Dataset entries
=-=-=

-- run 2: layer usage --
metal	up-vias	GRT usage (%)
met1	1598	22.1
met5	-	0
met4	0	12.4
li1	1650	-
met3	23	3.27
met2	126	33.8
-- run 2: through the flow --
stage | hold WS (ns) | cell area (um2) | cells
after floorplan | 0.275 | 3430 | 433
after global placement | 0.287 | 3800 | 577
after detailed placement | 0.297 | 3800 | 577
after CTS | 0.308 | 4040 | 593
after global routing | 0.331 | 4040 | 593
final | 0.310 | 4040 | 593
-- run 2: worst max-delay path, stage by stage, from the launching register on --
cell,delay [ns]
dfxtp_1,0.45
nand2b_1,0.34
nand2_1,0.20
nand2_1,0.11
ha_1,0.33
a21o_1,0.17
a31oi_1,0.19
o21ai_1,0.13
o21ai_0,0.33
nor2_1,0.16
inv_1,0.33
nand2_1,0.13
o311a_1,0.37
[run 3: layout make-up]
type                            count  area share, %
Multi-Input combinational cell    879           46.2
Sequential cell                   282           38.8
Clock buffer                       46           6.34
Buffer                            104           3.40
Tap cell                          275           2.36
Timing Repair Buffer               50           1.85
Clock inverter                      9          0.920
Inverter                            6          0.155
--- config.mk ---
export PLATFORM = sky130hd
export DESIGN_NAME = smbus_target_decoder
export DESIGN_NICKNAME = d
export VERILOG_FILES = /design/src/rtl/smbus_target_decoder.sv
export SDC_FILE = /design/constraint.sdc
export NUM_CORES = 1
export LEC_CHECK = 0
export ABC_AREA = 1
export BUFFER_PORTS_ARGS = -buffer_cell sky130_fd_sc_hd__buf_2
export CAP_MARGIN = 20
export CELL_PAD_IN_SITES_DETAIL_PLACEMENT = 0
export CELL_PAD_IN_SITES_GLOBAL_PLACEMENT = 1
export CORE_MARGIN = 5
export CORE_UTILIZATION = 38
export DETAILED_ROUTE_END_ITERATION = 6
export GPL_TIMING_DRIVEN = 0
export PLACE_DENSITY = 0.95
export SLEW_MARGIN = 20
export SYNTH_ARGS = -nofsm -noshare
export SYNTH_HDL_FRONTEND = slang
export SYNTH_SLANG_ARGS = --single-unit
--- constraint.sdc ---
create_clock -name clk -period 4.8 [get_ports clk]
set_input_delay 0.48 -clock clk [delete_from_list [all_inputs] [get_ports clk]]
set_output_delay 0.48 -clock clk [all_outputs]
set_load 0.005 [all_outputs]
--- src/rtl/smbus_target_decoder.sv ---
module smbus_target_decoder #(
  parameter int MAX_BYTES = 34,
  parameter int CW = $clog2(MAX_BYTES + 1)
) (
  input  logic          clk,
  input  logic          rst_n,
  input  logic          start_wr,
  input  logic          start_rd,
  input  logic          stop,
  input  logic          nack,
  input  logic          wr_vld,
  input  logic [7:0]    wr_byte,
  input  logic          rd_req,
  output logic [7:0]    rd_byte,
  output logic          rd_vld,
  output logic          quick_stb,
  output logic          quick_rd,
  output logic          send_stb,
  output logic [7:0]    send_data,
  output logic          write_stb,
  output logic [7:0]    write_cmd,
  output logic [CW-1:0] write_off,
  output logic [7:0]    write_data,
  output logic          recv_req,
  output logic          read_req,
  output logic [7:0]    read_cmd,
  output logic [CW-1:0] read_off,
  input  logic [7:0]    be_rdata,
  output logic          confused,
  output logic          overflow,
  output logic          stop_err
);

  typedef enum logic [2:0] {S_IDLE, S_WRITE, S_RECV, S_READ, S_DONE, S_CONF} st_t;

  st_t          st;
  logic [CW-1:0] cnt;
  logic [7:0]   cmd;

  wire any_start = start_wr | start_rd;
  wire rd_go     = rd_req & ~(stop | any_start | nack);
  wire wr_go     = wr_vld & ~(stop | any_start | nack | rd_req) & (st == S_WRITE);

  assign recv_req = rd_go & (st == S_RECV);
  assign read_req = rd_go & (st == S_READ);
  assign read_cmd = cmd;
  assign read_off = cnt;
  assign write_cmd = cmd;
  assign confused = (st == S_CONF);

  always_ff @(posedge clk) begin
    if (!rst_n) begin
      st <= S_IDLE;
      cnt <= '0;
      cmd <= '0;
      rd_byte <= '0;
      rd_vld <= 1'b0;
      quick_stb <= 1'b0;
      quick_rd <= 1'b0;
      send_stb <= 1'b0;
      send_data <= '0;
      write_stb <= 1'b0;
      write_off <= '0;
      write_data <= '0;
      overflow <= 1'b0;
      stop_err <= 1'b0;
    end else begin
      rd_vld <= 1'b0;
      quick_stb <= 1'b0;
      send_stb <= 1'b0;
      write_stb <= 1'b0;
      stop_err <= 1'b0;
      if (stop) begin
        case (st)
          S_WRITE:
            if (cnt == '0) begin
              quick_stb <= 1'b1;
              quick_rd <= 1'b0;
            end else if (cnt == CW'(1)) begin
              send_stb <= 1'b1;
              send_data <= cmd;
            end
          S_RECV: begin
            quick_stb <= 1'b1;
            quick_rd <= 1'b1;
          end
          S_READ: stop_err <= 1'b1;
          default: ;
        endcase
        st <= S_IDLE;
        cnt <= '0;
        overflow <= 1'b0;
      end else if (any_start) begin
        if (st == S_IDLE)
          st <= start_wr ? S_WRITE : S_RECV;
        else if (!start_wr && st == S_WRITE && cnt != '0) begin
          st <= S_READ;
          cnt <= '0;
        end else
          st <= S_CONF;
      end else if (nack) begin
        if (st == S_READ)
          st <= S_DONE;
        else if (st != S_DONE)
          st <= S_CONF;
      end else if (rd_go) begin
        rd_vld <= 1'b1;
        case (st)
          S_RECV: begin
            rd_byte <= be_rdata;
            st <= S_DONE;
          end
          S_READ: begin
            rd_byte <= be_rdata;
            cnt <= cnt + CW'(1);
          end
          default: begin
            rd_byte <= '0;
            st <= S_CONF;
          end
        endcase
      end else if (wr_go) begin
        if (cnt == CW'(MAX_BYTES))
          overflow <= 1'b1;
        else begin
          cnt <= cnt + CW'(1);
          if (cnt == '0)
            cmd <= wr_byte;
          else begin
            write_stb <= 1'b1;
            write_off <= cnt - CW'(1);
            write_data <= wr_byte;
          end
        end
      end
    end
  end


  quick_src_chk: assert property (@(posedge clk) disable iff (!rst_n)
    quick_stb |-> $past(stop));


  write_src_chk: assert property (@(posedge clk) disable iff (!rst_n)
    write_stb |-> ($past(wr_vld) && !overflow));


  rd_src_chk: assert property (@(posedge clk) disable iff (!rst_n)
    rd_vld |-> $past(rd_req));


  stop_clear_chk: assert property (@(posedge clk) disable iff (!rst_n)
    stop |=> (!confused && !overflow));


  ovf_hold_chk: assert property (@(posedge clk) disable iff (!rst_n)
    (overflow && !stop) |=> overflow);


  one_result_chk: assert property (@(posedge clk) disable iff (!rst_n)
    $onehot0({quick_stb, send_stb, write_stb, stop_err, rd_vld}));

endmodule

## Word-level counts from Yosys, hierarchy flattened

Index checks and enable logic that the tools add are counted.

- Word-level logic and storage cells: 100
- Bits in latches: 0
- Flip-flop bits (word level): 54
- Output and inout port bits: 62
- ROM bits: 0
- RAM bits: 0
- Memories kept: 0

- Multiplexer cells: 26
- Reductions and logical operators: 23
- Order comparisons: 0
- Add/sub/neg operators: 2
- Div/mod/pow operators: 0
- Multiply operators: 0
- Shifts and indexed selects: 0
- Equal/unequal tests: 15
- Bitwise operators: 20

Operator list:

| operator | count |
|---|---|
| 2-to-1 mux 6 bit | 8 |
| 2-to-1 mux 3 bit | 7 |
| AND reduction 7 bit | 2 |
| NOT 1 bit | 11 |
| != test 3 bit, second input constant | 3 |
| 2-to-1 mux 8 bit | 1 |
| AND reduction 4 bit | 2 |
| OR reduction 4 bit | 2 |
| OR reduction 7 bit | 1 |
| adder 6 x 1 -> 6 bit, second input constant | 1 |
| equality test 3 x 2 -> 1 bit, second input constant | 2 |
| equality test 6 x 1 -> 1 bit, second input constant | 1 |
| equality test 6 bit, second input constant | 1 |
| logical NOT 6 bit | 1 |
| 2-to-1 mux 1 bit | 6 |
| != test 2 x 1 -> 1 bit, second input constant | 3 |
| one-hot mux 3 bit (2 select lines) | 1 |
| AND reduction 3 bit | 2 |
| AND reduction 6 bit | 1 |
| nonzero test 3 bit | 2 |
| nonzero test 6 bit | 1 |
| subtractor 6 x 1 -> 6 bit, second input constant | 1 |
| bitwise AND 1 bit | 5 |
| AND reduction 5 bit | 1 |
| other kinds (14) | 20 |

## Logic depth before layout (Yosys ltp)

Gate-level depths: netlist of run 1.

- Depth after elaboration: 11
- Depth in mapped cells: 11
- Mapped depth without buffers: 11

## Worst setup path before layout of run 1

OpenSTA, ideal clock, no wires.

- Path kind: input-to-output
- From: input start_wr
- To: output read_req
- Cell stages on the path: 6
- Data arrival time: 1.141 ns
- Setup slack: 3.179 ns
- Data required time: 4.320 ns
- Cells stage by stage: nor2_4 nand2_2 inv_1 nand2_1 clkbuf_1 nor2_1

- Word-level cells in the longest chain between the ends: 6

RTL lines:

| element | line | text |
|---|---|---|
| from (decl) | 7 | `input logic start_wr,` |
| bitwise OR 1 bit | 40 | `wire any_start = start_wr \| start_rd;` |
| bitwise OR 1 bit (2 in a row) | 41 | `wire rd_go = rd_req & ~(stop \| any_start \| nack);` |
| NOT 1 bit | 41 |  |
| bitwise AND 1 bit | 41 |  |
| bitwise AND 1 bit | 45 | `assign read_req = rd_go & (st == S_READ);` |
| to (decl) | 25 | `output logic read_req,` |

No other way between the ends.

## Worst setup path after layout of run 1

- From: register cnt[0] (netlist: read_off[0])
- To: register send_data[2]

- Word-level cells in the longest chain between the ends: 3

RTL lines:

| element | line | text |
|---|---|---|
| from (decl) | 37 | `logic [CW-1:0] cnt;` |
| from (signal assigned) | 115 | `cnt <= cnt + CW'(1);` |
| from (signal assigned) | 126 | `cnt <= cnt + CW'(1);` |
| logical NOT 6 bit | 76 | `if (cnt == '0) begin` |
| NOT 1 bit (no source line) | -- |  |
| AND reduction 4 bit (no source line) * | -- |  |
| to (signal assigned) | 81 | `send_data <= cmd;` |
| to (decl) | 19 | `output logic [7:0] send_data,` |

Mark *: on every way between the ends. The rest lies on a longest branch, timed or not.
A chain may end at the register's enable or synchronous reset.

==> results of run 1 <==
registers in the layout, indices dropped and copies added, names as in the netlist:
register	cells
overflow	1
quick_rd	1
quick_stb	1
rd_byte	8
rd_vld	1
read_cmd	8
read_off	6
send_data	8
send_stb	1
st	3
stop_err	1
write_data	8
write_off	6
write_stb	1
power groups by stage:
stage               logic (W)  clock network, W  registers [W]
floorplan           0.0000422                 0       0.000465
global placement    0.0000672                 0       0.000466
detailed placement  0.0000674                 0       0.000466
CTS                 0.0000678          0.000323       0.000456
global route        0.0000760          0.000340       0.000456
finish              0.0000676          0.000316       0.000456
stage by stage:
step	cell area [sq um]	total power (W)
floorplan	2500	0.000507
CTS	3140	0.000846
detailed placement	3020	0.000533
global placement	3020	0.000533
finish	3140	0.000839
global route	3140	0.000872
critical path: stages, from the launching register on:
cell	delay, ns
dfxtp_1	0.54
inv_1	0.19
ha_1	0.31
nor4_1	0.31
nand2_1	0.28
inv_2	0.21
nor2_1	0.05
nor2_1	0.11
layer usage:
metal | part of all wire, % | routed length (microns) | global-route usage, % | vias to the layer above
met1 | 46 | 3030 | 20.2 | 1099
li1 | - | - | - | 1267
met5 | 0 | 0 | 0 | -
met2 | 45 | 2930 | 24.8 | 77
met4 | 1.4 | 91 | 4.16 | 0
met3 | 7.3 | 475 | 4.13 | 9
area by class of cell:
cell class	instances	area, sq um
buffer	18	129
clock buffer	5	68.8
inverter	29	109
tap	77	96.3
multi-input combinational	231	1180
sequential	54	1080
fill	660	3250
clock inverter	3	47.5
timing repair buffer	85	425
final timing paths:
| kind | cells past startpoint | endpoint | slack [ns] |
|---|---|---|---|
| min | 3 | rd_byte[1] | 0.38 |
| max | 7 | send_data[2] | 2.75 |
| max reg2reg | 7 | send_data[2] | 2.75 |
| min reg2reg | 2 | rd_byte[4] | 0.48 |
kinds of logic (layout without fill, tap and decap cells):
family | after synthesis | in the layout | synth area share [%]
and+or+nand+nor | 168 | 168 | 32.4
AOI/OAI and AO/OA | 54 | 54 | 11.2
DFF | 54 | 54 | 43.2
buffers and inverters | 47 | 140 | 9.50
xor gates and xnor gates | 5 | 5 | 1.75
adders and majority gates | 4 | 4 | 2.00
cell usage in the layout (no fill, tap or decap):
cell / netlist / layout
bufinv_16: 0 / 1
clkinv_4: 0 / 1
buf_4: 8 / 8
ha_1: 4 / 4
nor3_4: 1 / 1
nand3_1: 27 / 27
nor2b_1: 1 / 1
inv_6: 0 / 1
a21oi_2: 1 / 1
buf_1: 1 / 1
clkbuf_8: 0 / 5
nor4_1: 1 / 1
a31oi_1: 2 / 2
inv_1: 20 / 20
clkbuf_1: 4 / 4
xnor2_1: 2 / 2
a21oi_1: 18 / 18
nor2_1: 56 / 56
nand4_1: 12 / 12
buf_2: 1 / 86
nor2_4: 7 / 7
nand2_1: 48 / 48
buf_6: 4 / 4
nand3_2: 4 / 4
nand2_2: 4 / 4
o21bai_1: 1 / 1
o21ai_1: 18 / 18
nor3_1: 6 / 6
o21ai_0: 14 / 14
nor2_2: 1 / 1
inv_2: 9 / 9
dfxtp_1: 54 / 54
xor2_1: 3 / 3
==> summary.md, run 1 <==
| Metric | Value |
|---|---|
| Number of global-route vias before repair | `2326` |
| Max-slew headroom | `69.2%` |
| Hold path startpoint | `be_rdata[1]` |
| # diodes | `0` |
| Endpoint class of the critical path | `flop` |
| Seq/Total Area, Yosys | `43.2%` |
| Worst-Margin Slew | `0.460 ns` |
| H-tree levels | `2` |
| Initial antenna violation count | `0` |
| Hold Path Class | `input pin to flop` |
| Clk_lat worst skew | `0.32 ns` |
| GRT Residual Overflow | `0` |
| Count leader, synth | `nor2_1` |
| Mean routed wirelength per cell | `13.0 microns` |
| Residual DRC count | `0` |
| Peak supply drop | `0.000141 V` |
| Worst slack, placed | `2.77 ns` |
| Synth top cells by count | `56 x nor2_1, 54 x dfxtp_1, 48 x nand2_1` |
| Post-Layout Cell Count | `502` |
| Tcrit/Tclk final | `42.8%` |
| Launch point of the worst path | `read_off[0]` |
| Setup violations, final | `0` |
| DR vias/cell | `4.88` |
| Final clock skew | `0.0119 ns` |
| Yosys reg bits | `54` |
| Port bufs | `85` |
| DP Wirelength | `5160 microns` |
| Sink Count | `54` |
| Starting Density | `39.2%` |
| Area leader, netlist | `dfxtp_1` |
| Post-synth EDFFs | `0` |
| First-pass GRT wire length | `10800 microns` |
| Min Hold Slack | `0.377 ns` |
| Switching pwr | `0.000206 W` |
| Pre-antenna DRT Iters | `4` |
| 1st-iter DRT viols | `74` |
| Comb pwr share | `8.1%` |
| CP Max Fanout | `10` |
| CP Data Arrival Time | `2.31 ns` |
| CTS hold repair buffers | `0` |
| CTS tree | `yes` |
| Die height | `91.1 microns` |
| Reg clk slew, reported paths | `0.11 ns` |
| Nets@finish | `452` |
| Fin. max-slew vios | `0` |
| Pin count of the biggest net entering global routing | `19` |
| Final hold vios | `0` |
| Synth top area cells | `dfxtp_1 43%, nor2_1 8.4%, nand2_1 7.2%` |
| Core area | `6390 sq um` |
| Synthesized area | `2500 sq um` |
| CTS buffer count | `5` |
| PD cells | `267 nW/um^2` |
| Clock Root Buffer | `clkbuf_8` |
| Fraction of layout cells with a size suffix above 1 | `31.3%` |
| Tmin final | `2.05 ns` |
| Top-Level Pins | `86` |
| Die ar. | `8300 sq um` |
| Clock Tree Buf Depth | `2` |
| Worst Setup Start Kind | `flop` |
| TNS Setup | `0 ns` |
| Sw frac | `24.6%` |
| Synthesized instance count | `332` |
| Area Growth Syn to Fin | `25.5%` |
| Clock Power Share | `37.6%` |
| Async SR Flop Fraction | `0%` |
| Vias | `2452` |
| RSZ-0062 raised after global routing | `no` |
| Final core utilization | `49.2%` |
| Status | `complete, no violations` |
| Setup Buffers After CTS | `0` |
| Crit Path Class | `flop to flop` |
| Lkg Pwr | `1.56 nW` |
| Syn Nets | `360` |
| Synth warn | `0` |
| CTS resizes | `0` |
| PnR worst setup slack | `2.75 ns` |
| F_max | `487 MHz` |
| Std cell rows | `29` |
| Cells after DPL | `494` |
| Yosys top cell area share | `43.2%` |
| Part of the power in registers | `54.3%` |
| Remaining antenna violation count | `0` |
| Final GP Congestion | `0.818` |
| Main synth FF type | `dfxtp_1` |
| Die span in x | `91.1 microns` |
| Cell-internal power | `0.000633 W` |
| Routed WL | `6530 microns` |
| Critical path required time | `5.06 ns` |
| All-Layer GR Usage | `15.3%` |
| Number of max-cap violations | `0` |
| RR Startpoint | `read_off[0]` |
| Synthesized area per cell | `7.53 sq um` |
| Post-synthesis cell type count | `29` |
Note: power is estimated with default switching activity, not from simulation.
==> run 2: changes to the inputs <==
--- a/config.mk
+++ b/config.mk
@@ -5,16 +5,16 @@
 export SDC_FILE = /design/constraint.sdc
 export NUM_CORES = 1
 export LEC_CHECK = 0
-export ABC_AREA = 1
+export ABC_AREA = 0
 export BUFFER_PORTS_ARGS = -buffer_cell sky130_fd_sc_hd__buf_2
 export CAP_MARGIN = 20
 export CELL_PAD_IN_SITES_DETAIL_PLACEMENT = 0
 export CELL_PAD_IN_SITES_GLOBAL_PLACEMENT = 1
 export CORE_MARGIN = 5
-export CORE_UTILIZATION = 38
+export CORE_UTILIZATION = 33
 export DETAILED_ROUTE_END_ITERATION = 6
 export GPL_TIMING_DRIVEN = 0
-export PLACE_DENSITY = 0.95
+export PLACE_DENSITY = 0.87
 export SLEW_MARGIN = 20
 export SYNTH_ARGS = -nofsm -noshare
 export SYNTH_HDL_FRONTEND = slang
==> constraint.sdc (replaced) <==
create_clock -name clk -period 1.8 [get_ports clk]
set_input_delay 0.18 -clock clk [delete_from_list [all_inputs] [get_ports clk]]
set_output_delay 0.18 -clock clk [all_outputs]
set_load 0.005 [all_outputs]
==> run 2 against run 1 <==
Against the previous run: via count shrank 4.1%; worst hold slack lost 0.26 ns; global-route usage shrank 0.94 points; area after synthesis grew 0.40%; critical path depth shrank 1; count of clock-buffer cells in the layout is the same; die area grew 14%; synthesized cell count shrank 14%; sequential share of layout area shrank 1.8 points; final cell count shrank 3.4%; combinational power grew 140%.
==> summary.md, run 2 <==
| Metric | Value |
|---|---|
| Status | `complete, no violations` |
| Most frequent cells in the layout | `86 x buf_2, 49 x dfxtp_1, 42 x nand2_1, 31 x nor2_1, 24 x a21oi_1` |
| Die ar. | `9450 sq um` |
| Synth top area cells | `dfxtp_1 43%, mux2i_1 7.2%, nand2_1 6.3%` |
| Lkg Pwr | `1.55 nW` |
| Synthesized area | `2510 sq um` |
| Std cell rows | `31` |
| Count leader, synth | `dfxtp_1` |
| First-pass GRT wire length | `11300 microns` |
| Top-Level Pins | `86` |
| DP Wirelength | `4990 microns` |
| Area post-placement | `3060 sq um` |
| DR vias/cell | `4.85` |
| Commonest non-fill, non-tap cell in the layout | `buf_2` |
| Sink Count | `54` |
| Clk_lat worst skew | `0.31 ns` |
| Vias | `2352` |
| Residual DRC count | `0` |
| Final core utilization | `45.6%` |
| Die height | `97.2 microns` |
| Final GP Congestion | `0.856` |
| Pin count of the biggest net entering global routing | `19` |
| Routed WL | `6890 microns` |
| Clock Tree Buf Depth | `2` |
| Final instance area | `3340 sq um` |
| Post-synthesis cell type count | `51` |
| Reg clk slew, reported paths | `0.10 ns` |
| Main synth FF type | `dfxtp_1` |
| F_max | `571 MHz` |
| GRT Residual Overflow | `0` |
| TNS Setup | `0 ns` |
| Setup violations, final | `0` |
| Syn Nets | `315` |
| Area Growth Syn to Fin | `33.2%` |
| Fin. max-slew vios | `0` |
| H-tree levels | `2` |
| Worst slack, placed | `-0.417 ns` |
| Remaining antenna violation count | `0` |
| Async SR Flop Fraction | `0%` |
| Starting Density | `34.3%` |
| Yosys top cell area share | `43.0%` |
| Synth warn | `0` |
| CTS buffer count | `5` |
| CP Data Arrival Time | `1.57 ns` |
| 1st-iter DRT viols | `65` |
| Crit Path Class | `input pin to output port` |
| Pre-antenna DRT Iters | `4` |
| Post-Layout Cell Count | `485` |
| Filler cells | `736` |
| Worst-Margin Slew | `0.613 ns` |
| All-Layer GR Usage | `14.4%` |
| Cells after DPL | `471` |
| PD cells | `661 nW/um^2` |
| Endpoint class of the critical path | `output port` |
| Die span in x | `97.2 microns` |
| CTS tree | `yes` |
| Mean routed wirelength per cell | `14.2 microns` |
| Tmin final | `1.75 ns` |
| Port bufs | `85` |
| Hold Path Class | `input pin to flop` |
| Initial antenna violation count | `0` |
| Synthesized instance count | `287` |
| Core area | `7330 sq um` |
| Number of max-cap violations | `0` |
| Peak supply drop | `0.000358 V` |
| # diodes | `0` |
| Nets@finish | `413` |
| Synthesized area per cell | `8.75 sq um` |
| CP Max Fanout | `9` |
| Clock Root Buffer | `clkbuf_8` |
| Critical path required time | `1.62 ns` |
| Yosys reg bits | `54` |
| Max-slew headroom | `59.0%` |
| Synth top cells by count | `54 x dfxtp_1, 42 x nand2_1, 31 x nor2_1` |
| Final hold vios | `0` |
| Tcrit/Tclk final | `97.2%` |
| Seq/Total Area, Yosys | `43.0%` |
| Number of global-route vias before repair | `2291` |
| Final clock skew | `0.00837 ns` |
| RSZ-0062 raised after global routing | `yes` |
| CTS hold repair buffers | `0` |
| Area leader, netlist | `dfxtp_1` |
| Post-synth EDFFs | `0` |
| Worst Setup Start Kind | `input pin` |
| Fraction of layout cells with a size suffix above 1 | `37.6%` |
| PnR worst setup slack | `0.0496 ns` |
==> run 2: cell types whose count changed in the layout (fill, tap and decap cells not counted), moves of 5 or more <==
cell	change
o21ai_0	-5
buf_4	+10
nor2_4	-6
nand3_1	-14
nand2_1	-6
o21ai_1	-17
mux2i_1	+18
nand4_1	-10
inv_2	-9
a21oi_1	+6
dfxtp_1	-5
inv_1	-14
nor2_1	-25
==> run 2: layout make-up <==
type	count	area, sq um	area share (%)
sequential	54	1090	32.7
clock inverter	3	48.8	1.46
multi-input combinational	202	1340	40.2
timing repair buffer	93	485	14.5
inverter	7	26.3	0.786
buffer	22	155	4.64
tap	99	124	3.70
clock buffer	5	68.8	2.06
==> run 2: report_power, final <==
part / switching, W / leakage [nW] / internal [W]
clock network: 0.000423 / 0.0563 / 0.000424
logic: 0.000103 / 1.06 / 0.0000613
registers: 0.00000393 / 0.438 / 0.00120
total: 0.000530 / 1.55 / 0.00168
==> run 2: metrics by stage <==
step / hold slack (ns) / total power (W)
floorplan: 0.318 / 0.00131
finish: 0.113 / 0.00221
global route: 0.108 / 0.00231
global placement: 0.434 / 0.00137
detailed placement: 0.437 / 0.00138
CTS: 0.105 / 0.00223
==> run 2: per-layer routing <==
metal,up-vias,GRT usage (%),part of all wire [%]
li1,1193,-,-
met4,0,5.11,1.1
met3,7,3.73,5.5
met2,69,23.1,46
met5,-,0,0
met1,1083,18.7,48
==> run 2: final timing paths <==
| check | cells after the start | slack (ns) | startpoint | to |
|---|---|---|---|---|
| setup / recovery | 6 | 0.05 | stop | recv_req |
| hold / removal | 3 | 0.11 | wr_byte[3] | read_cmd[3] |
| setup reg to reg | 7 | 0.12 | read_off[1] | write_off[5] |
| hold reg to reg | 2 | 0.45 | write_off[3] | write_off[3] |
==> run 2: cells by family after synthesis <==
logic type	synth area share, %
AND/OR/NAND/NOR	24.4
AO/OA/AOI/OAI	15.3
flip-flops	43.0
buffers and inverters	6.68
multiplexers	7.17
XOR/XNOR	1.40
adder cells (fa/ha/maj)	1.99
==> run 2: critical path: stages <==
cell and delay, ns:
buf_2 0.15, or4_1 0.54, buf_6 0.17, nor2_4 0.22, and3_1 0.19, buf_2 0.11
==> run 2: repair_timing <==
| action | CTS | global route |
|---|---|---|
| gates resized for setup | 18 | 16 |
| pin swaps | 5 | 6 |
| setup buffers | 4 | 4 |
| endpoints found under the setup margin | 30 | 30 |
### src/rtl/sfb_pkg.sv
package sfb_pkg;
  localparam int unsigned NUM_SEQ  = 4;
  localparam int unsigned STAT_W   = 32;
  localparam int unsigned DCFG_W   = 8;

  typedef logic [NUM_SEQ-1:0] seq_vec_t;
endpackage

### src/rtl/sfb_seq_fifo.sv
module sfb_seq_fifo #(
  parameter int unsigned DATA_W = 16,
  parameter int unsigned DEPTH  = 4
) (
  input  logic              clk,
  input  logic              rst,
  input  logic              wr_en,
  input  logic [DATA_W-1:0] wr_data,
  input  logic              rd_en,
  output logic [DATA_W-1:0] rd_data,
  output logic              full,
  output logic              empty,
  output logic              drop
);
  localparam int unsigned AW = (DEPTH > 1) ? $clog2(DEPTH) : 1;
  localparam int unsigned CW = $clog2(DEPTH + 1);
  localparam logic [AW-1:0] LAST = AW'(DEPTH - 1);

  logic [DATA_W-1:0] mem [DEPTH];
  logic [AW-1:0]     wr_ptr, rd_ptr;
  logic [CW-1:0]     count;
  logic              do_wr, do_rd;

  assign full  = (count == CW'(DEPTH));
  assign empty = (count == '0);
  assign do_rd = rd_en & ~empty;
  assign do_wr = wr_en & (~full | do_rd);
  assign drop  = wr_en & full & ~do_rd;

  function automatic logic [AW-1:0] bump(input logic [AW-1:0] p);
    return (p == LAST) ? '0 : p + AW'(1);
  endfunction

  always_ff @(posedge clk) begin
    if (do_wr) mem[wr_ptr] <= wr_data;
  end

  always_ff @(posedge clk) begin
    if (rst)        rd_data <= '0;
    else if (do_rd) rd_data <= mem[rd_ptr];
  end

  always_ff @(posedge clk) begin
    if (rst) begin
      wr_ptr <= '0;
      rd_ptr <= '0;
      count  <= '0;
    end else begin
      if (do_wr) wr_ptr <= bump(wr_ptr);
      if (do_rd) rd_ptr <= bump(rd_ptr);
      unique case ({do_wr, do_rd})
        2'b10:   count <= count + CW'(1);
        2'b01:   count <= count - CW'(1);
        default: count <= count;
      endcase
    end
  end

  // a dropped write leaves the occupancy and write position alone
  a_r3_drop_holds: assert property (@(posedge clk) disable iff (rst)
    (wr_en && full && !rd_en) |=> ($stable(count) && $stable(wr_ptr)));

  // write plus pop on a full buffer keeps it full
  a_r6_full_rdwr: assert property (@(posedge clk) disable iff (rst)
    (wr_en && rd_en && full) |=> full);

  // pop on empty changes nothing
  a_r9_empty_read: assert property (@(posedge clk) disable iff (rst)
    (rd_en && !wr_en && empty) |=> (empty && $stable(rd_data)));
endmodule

=-=-=

## PROBLEM DESCRIPTION
Lines containing the string "logical" in the entries above should be counted. State that number alone.

## PROBLEM SOLUTION
3